I wish to know that how far of the difference between E6300 & E6320.The E6320 have 2mb cache more than the E6300 but i think it is running out of stock of my living area.Most of the computer store even would not order this processor anymore as i refer to the price list every two months ago .I might be go for E6550 BUT IT WOULD COST MORE THAN THE E6300.So could u guys please help me to mkae a decision between E6300 & E6550 ?


----------



## 2048Megabytes

The Intel E6550 processor is selling for $170 at NewEgg.com website.  

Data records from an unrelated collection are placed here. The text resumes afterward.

===== src/rtl/imem_loader.sv =====
// Instruction memory with a streaming loader and a fixed one-cycle fetch port.
// The loader fills words from index 0 upward. Fetches are checked for
// alignment, range and load status. A faulted fetch returns a halt word.
module imem_loader #(
  parameter int unsigned        DATA_W    = 32,
  parameter int unsigned        DEPTH     = 64,
  parameter logic [DATA_W-1:0]  HALT_WORD = DATA_W'(32'h0000007F),
  localparam int unsigned       CNT_W     = $clog2(DEPTH) + 1
) (
  input  logic              clk,
  input  logic              rst_n,
  // Load stream
  input  logic              ld_start,
  input  logic              ld_valid,
  input  logic [DATA_W-1:0] ld_data,
  input  logic              ld_last,
  output logic              ld_ready,
  // Fetch port
  input  logic              req,
  input  logic [31:0]       pc,
  output logic              rsp_valid,
  output logic [DATA_W-1:0] inst,
  output logic              fault,
  output logic [1:0]        fault_cause,
  // Status
  output logic              mem_ready,
  output logic [CNT_W-1:0]  loaded_cnt,
  output logic              ovf
);

  localparam int unsigned AW = $clog2(DEPTH);

  typedef enum logic [1:0] {StEmpty, StLoad, StReady} state_e;

  state_e             state_q, state_d;
  logic [CNT_W-1:0]   ptr_q, ptr_d;
  logic               ovf_q, ovf_d;
  logic               wr_en;
  logic               full;

  logic [DATA_W-1:0]  mem [DEPTH];

  logic [29:0]        idx;
  logic               in_range;
  logic               is_loaded;
  logic [1:0]         cause;
  logic [DATA_W-1:0]  rd_word;

  logic               rsp_valid_q;
  logic [DATA_W-1:0]  inst_q;
  logic               fault_q;
  logic [1:0]         cause_q;

  // Load FSM next-state, write enable and ready.
  always_comb begin
    state_d  = state_q;
    ptr_d    = ptr_q;
    ovf_d    = ovf_q;
    wr_en    = 1'b0;
    full     = (ptr_q == CNT_W'(DEPTH));
    ld_ready = (state_q == StLoad) && !full;
    unique case (state_q)
      StEmpty, StReady: begin
        if (ld_start) begin
          state_d = StLoad;
          ptr_d   = '0;
          ovf_d   = 1'b0;
        end
      end
      StLoad: begin
        if (ld_start) begin
          // Restart wins over any word presented in the same cycle.
          ptr_d = '0;
          ovf_d = 1'b0;
        end else if (ld_valid) begin
          if (!full) begin
            wr_en = 1'b1;
            ptr_d = ptr_q + 1'b1;
          end else begin
            ovf_d = 1'b1;
          end
          if (ld_last) begin
            state_d = StReady;
          end
        end
      end
      default: state_d = StEmpty;
    endcase
  end

  // Load FSM state, pointer and sticky overflow.
  always_ff @(posedge clk or negedge rst_n) begin
    if (!rst_n) begin
      state_q <= StEmpty;
      ptr_q   <= '0;
      ovf_q   <= 1'b0;
    end else begin
      state_q <= state_d;
      ptr_q   <= ptr_d;
      ovf_q   <= ovf_d;
    end
  end

  // Storage array; contents survive reset but are gated by the loaded count.
  always_ff @(posedge clk) begin
    if (wr_en) begin
      mem[ptr_q[AW-1:0]] <= ld_data;
    end
  end

  // Fetch classification; uses the full word index so high pc bits cannot alias.
  always_comb begin
    idx       = pc[31:2];
    in_range  = (idx < 30'(DEPTH));
    is_loaded = (idx < {{(30 - CNT_W){1'b0}}, ptr_q});
    rd_word   = mem[idx[AW-1:0]];
    cause     = 2'b00;
    if (pc[1:0] != 2'b00) begin
      cause = 2'b01;
    end else if (!in_range) begin
      cause = 2'b10;
    end else if ((state_q != StReady) || !is_loaded) begin
      cause = 2'b11;
    end
  end

  // Response register; payload holds its value when no request is made.
  always_ff @(posedge clk or negedge rst_n) begin
    if (!rst_n) begin
      rsp_valid_q <= 1'b0;
      inst_q      <= '0;
      fault_q     <= 1'b0;
      cause_q     <= 2'b00;
    end else begin
      rsp_valid_q <= req;
      if (req) begin
        inst_q  <= (cause == 2'b00) ? rd_word : HALT_WORD;
        fault_q <= (cause != 2'b00);
        cause_q <= cause;
      end
    end
  end

  assign rsp_valid   = rsp_valid_q;
  assign inst        = inst_q;
  assign fault       = fault_q;
  assign fault_cause = cause_q;
  assign mem_ready   = (state_q == StReady);
  assign loaded_cnt  = ptr_q;
  assign ovf         = ovf_q;

endmodule


===== config.mk =====
export PLATFORM = sky130hd
export DESIGN_NAME = imem_loader
export DESIGN_NICKNAME = d
export VERILOG_FILES = /design/src/rtl/imem_loader.sv
export SDC_FILE = /design/constraint.sdc
export NUM_CORES = 2
export LEC_CHECK = 0
export ABC_AREA = 0
export CAP_MARGIN = 25
export CORE_UTILIZATION = 40
export DETAILED_ROUTE_END_ITERATION = 8
export SLEW_MARGIN = 0
export SYNTH_ARGS = -nofsm -noshare
export SYNTH_HDL_FRONTEND = slang
export SYNTH_SLANG_ARGS = --single-unit

===== constraint.sdc =====
create_clock -name clk -period 4.49 [get_ports clk]
set_input_delay 0.449 -clock clk [delete_from_list [all_inputs] [get_ports clk]]
set_output_delay 0.449 -clock clk [all_outputs]
set_load 0.05 [all_outputs]

---- Word-level counts from Yosys, hierarchy flattened ----
Memory sizes are Yosys's and may differ from the RTL's.
Index checks and enable logic that the tools add are counted.
operators by class
  $add $sub $neg .......................... 1
  $lt $le $gt $ge ......................... 2
  equal/unequal tests ..................... 11
  muxes and demuxes ....................... 25
  reduce and logical (&&, ||, !) cells .... 13
operator list
  operator             count
  $mux 32              1
  $lt 30x7->1          1
  $lt 30x7->1 const B  1
  $mux 7               4
  $mux 2               7
  $pmux 7 s2           1
  $reduce_and 4->1     3
  $mux 1               10
  $ne 2x2->1 const B   5
  $ne 3x3->1 const B   3
  $add 7x1->7 const B  1
  $eq 7x7->1 const B   1
  $reduce_bool 2->1    3
  $logic_not 2->1      2
  $pmux 2 s2           1
  $eq 2x1->1 const B   1
  $eq 2x2->1 const B   1
  $logic_not 1->1      2
  $pmux 1 s2           1
  $reduce_or 2->1      1
  $logic_and 1x1->1    1
  $logic_or 1x1->1     1
storage, ports and cells
  register bits after elaboration ......... 46
  memory bits (writable) .................. 2048
  bits of input ports ..................... 70
  output and inout bits ................... 46
  word-level logic and storage cells ...... 60
  memories kept ........................... 1
memories
  memory  depth  width  read ports  clocked after memory_dff  wr ports  RTL line  RTL
  mem     64     32     1           0                         1         41        logic [DATA_W-1:0] mem [DEPTH];

---- Depth between registers and ports, before layout ----
  depth after elaboration ................. 8
  gate-level depth with buffers ........... 11
  gate-level depth less buffers ........... 8

---- Worst setup path after synthesis ----
OpenSTA, ideal clock, no wires.
  path kind ............................... flip-flop to flip-flop
  start point ............................. reg ptr_q[3] (netlist: loaded_cnt[3])
  end point ............................... mem mem[62][0] (enable)
  setup time .............................. 0.421 ns
  data arrival time ....................... 3.469 ns
  required time ........................... 4.069 ns
  path slack .............................. 0.600 ns
  cell stages (with the launch flop) ...... 8
  path buffers ............................ 2
  clock period less this slack ............ 3.890 ns
  cells stage by stage .................... dfrtp_1 clkbuf_1 or3_1 buf_2 nor3_1 nor4_1 nand3_1 nor2_1
on the way
  word-level cells in the longest chain between the ends .. 7
ends and longest elaborated chain
  what                          RTL line  RTL
  start, declared               36        logic [CNT_W-1:0] ptr_q, ptr_d;
  start signal, assigned        99        ptr_q <= ptr_d;
  $eq 7x7->1                    60        full = (ptr_q == CNT_W'(DEPTH));
  $mux 1                        76        if (!full) begin
  $mux 1                        75        end else if (ld_valid) begin
  $mux 1                        71        if (ld_start) begin
  $mux 1                        62        unique case (state_q)
  $mux 1                        106       if (wr_en) begin
  $mux 1 (implied by the code)  107       mem[ptr_q[AW-1:0]] <= ld_data;
  end, declared                 41
Parallel ways exist; a longest one is shown, timed or not.

---- Worst setup path in the final report ----
  start point ............................. reg ptr_q[3] (netlist: loaded_cnt[3])
  end point ............................... mem mem[26][12] (enable)
Same word-level chain as after synthesis.

==> results <==
- The run finished, with violations left.
- The checks that failed: design-rule violations.
- STA classifies the critical path endpoint as a flop.
- The first-pass GRT wire length is 346500 um.
- Counting every net in the synthesized netlist gives 3862.
- Summed over all failing endpoints, the final setup total negative slack is 0 ns.
- On the critical path, the stage with the largest delay is an instance of nand2_1.
- Setup violations remaining at the end of the flow were counted as 0.
- The multi-input logic area is 0.01728 sq mm.
- The clock tree from TritonCTS is built.
- In this run the worst path has a maximum fanout of 15.
- The layout-stage area growth over the synthesis result is 16.43%.
- The minimum clock period is ~4.0 ns.
- The number of cells on the worst reg-to-reg path is 7.
- Clock latency on the worst-skew pair, taken at its later pin, is 0.88 ns.
- The top-level I/O count is 116.
- CTS saw 2094 sinks.
- In this run, distinct cell masters in the synthesized netlist total 74.
- The fraction of post-synthesis cell area in the top cell type by area is 0.7627.
- The maximum frequency from static timing analysis is 0.2483 GHz.
- The count of warnings emitted by yosys is 0.
- The share of cells above drive strength 1 is 0.2482.
- Of the synthesized area, sequential elements account for 0.7769.
- The biggest cell delay along the critical path is 0.76 ns.
- On the critical path the largest part of the delay comes from simple AND/OR/NAND/NOR gates.
- The number of iterations in the first detailed-routing pass is 9.
- At the worst endpoint, the arrival time is roughly 4.5 ns.
- Sorting the synthesized cells by area gives the leading types as edfxtp_1, mux4_2, mux2i_1.
- The detailed router finished its first iteration with between 6000 and 7000 violations.
- Prior to clock tree synthesis, the placed netlist has a worst setup slack of 0.4361 ns.
- Summed over all layers, the global routing overflow is 0.
- The footprint of the flip-flops and latches is around 0.063 sq mm.
- The netlist area before placement is 0.08064 sq mm.
- The gate count after technology mapping is 3784.
- Setup repair after global routing left no endpoint under its margin.
- In this run the horizontal extent of the chip is ~450 um.
- The layout filler cell count is approximately 16000.
- After clock tree synthesis, the repair step resized 0 gates.
- The number of global-route vias before repair is 41770.
- Entering global routing, the biggest net connects 77 pins.
- The post-synthesis average cell area is around 21 sq um.
- The starting density of the core is 0.4031.
- The initial antenna violation count came to 7.
- The part of the cycle the worst path needs is 0.8971.
- The floorplan has 164 rows.
- The utilization after layout is 0.4693.
- After the last flow step, the layout net total stands at 4241.
- The count of buffers added by post-CTS timing repair for setup is 0.
- The count of buffers inserted at the top-level ports is 115.
- The max-slew violation total from the final report is 0.
- The die is 451.0 um tall.
- The synthesized design spends more area on one cell type than any other, namely edfxtp_1.
- TritonCTS created 207 clock buffers.
- The critical path required time is 4.99 ns.
- The measured slew at the worst slew-check pin is 1.061 ns.
- The number of maximum-capacitance violations is 0.
- The most prevalent standard cell on the critical path is buf_4.
- In the final routed layout, each cell accounts on average for 36.23 um.
- Clock-pin slew was measured on the worst setup and hold paths at 0.06 ns.
- The cell area after placement is 0.08669 sq mm.
- The number of buffers and inverters on the critical path is 2.
- The number of antenna-violating nets in the routed design is 0.
- The number of buffers between clock root and the deepest sink is 3.
- The number of vias per cell after detailed routing is between 6 and 7.
- The detailed-placement wirelength estimate is 144200 um.
- After clock tree synthesis, the flow added hold-fix buffers numbering 5.
- Across all setup checks in the final design, the least slack found is 0.4618 ns.
- Counting flops with an async set or reset pin after synthesis yields a share of 0.02197.
- Counting instances, the worst hold path has a depth of 1.
- Detailed routing inserted a total of about 43000 vias.
- For this run, the total global-route usage over all layers was measured as 0.2480.
- The number of cells on the critical path is 7.
- The core region is 0.2001 sq mm.
- The critical path goes through or3_1, buf_4, nor3_1, nor4_1, nand2_1, nor2_4, buf_4.
- The remaining design rule violation count is 6.
- Counting flops with a built-in enable in the synthesized netlist gives 2048.
- The launching element type of the critical path is a flop.
- The die covers 0.2034 sq mm.
- The largest clock skew in the final design is 0.04534 ns.
- The tree is rooted in a clkbuf_16.
- By startpoint and endpoint, the worst setup path is classified as reg -> reg.
- The H-tree depth is 4.
- Among all flip-flop cells after synthesis, the most frequent one is edfxtp_1.
- The global placer's final weighted congestion is ~0.82.
- After routing the design area is 0.09388 sq mm.
- By count the netlist is led by edfxtp_1, mux4_2, mux2i_1.
- The leakage power of the design is just under 30 nW.
- The max-slew headroom at the worst pin is 0.2741.
- The count of endpoints failing hold in the final timing report was 0.
- Among all cell types in the netlist, the one instantiated most often is edfxtp_1.
- The maximum vdd ir drop is around 320 uV.
- The number of register bits inferred by synthesis is 2094.
- In this run the power density over the cells is 428.8 mW/mm^2.
- The path class of the tightest hold or removal check is in -> reg.
- The final wirelength is 253900 um.
routing by layer:
metal | wire, um | part of all wire | GRT usage | vias to the layer above
met2 | 121100 | 0.48 | 0.3959 | 2497
li1 | - | - | - | 16770
met3 | 23780 | 0.094 | 0.04713 | 499
met4 | 10840 | 0.043 | 0.09853 | 2
met5 | 13 | 0.000051 | 0 | -
met1 | 98220 | 0.39 | 0.3360 | 23170
power by group:
group | total, mW | switching [mW] | internal (mW)
Clock | 16.7 | 7.45 | 9.30
Combinational | 2.03 | 1.29 | 0.731
Sequential | 21.5 | 0.0142 | 21.5
path summary, 6_finish.rpt:
path | start | endpoint | slack, ns
max reg2reg | loaded_cnt[3] | mem[26][12] | 0.46
min reg2reg | fault_cause[1] | fault_cause[1] | 0.49
min | ld_data[28] | mem[38][28] | 0.02
min in group asynchronous | rst_n | fault_cause[1] | 0.06
max | loaded_cnt[3] | mem[26][12] | 0.46
max in group asynchronous | rst_n | fault | 3.21
final cells by class:
cell class | count | area share
Tap cell | 2656 | 0.03540
Inverter | 16 | 0.0006397
Sequential cell | 2094 | 0.6673
Clock buffer | 299 | 0.06110
Timing Repair Buffer | 369 | 0.04309
Antenna cell | 8 | 0.0002132
Clock inverter | 91 | 0.008183
Multi-Input combinational cell | 1475 | 0.1841
cells by family (layout without fill, tap and decap cells):
logic type,Yosys count,after routing,synth area share
compound gates,400,400,0.03561
xor+xnor,4,4,0.0004344
fa+ha+maj,8,8,0.001241
buf+inv,215,775,0.01516
flops,2094,2094,0.7769
mux,657,657,0.1473
other cells,0,8,0
simple gates,406,406,0.02337
placed cells by master (no fill, tap or decap), types with 9 or more instances in the layout:
| cell | synthesis | final |
|---|---|---|
| nor4_1 | 11 | 11 |
| mux2_2 | 24 | 24 |
| a211oi_1 | 21 | 21 |
| a22o_1 | 17 | 17 |
| a22oi_1 | 90 | 90 |
| a2111oi_0 | 9 | 9 |
| clkinv_2 | 0 | 21 |
| o22ai_1 | 53 | 53 |
| nand2_1 | 102 | 102 |
| dlygate4sd3_1 | 0 | 20 |
| o2bb2ai_1 | 11 | 11 |
| nor2_4 | 0 | 65 |
| buf_2 | 77 | 35 |
| o21ai_0 | 20 | 20 |
| edfxtp_1 | 2048 | 2048 |
| mux2i_1 | 212 | 212 |
| o221ai_1 | 15 | 15 |
| inv_1 | 13 | 9 |
| clkbuf_1 | 48 | 72 |
| nor2b_1 | 27 | 22 |
| clkbuf_16 | 0 | 208 |
| o211ai_1 | 11 | 11 |
| a21oi_1 | 55 | 55 |
| a31oi_1 | 23 | 23 |
| nand3_1 | 68 | 68 |
| nor2_1 | 128 | 61 |
| clkdlybuf4s50_1 | 0 | 75 |
| clkbuf_8 | 0 | 19 |
| nor3_1 | 11 | 11 |
| dfrtp_1 | 46 | 46 |
| clkinv_1 | 2 | 46 |
| buf_12 | 0 | 84 |
| buf_4 | 37 | 148 |
| o21ai_1 | 9 | 9 |
| a221oi_1 | 14 | 14 |
| mux4_2 | 421 | 421 |
| nand4_1 | 23 | 23 |
flip-flops by register name (all words and copies together), names as in the netlist:
register	cells
fault_cause	2
state_q	2
fault	1
ovf	1
mem	2048
rsp_valid	1
inst	32
loaded_cnt	7
metrics by stage:
stage / hold WS (ns) / total power [mW] / cells
2_1_floorplan: 0.1534 / 22.95 / 3784
3_3_place_gp: 0.4042 / 23.83 / 6555
3_5_place_dp: 0.4065 / 23.86 / 6567
4_1_cts: 0.003773 / 40.35 / 6962
5_1_grt: 0.008981 / 41.20 / 7002
6_report: 0.02399 / 40.26 / 7008
Power figures use the tool's default switching activity.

The obvious difference between these processors is the clock speed: 

The E6320 processor runs at 1.86 gigahertz 
The E6550 processor runs at 2.33 gigahertz


----------



## Cleric7x9

actually, the more  important difference is the front side bus speeds. the e6550 is a much faster CPU, and if im not mistaken it uses less power


----------



## taylormsj

the 6300 has 2 mb cache, the 6320 has 4 mb cache, both have 1066 FSB

the 6550 has a higher clock speed, 1333 FSB and 4 mb cache

The 6550 is the best choice


----------



## oscaryu1

If not the E6550, get the E6750.


----------



## Iluvpenguins

The E6550 is a nice chip, i enjoy mine. But if you plan on overclocking, i'd dish out a bit more for the E6750...its got better overclocking capabilities.


----------



## 2048Megabytes

Just looked and the Intel Core 2 Duo E6750 Conroe processor is selling for $190 at NewEgg.com currently.


----------